INSTRUCTIONS FOR THE TASK » Within the records below, find each line that holds the string "worst", then copy it.

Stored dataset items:
+ + +

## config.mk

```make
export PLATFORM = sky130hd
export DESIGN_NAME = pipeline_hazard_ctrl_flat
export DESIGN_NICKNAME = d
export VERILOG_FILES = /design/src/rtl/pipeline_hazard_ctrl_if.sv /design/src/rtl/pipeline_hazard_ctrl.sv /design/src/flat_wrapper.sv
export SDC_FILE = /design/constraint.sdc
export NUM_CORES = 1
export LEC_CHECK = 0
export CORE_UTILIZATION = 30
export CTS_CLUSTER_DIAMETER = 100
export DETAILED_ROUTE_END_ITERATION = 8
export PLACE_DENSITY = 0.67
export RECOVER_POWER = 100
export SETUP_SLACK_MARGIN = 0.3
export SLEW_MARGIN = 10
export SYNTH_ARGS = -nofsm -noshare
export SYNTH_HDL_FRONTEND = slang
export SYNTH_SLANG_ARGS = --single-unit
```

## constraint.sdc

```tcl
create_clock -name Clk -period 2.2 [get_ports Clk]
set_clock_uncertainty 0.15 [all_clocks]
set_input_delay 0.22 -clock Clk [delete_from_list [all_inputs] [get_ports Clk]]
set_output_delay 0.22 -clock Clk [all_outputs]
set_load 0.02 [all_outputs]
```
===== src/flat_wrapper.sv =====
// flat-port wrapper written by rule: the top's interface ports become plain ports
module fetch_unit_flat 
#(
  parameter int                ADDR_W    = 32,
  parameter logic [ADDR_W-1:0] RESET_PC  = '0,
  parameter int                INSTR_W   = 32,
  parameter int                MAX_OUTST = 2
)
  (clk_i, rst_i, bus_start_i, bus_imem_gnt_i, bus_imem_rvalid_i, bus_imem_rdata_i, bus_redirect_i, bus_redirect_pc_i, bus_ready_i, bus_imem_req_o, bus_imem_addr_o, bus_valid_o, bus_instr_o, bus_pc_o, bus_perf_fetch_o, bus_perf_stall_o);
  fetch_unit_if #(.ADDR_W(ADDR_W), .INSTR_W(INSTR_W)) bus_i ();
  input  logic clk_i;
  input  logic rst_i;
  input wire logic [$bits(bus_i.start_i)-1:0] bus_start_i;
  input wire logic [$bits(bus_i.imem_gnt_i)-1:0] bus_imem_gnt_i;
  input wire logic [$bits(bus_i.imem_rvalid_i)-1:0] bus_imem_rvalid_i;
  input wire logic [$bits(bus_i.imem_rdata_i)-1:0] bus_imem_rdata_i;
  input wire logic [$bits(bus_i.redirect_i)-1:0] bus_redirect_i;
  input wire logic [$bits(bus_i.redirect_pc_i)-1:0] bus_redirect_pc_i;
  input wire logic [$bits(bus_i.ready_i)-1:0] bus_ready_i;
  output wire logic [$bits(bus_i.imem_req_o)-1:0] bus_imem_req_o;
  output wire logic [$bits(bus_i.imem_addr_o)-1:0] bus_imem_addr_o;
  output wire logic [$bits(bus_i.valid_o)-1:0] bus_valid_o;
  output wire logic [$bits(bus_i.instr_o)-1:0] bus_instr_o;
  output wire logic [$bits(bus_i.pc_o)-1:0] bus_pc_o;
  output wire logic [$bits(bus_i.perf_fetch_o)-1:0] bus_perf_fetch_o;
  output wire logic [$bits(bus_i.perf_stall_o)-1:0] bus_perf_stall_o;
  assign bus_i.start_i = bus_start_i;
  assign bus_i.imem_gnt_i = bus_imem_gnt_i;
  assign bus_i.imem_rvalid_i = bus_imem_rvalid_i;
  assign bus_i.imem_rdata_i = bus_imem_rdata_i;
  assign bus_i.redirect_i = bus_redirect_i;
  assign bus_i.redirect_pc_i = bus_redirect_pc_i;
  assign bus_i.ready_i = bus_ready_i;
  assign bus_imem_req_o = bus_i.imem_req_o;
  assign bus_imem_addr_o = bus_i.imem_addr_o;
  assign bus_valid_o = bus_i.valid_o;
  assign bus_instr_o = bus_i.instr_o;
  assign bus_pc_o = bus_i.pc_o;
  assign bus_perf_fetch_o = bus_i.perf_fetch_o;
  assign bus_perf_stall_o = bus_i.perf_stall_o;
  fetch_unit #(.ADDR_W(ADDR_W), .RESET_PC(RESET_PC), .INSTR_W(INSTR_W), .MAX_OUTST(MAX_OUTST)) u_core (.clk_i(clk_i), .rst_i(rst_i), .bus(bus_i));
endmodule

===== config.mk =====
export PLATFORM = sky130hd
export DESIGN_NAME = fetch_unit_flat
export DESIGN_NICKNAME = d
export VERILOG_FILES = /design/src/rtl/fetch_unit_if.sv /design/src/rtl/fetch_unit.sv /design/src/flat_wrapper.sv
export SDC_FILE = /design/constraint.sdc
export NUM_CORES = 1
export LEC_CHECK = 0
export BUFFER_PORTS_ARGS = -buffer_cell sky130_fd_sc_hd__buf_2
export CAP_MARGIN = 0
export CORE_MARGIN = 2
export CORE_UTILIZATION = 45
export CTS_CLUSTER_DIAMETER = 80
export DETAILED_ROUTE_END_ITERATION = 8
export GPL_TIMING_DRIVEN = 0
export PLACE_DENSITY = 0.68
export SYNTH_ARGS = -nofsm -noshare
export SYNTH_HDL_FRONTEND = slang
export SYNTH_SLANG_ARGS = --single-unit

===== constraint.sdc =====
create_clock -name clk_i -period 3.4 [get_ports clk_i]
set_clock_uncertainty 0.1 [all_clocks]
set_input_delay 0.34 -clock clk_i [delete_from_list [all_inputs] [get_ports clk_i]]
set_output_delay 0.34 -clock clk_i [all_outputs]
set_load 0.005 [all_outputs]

+ + +

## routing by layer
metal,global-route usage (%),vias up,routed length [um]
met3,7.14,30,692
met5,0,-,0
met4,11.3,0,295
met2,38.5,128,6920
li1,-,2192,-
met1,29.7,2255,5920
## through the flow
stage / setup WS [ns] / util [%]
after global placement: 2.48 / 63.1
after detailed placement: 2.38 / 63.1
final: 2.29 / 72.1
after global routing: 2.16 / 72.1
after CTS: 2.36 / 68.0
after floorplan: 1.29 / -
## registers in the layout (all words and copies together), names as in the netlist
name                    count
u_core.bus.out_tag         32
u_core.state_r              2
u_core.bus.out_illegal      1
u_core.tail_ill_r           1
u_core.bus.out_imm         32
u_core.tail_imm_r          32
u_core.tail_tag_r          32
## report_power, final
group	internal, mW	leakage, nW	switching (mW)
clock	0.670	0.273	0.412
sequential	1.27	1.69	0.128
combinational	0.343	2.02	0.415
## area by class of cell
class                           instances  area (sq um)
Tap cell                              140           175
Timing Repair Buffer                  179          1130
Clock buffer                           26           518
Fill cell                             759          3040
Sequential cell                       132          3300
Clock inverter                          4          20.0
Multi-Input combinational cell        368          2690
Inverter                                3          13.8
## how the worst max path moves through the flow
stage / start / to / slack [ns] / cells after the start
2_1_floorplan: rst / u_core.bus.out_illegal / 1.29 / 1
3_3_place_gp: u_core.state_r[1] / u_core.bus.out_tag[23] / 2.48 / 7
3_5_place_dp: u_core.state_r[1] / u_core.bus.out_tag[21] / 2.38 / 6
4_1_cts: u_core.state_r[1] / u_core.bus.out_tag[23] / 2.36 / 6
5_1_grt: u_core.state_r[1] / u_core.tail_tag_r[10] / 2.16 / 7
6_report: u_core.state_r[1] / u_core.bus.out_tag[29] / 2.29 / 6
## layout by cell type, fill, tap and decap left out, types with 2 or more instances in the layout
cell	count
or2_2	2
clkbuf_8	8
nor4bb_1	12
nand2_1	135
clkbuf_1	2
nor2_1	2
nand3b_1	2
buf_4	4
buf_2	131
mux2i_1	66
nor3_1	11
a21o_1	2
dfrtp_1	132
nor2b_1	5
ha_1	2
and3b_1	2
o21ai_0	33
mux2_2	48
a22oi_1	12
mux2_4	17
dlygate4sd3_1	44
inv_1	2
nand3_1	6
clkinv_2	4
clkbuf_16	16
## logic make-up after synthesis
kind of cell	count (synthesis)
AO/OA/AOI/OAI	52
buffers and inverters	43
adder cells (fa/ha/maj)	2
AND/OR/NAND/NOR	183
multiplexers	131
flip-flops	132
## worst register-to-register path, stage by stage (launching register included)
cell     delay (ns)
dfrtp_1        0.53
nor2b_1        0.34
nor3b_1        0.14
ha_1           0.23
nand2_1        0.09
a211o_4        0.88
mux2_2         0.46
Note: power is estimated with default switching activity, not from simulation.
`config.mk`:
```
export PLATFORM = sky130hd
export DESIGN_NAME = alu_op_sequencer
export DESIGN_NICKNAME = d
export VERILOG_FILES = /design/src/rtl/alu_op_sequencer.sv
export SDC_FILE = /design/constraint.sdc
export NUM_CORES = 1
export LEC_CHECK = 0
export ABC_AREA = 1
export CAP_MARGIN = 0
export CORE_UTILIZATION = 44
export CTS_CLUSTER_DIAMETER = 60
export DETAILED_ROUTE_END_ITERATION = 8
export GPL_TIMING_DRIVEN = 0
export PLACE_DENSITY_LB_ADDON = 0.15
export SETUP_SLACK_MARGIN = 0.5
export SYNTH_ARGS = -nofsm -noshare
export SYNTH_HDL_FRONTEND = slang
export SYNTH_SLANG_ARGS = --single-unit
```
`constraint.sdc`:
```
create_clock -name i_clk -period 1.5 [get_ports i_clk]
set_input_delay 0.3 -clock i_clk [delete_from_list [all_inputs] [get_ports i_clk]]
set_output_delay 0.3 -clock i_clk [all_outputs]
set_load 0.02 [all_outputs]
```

+ + +

TASK RESPONSE »
## how the worst max path moves through the flow
## worst register-to-register path, stage by stage (launching register included)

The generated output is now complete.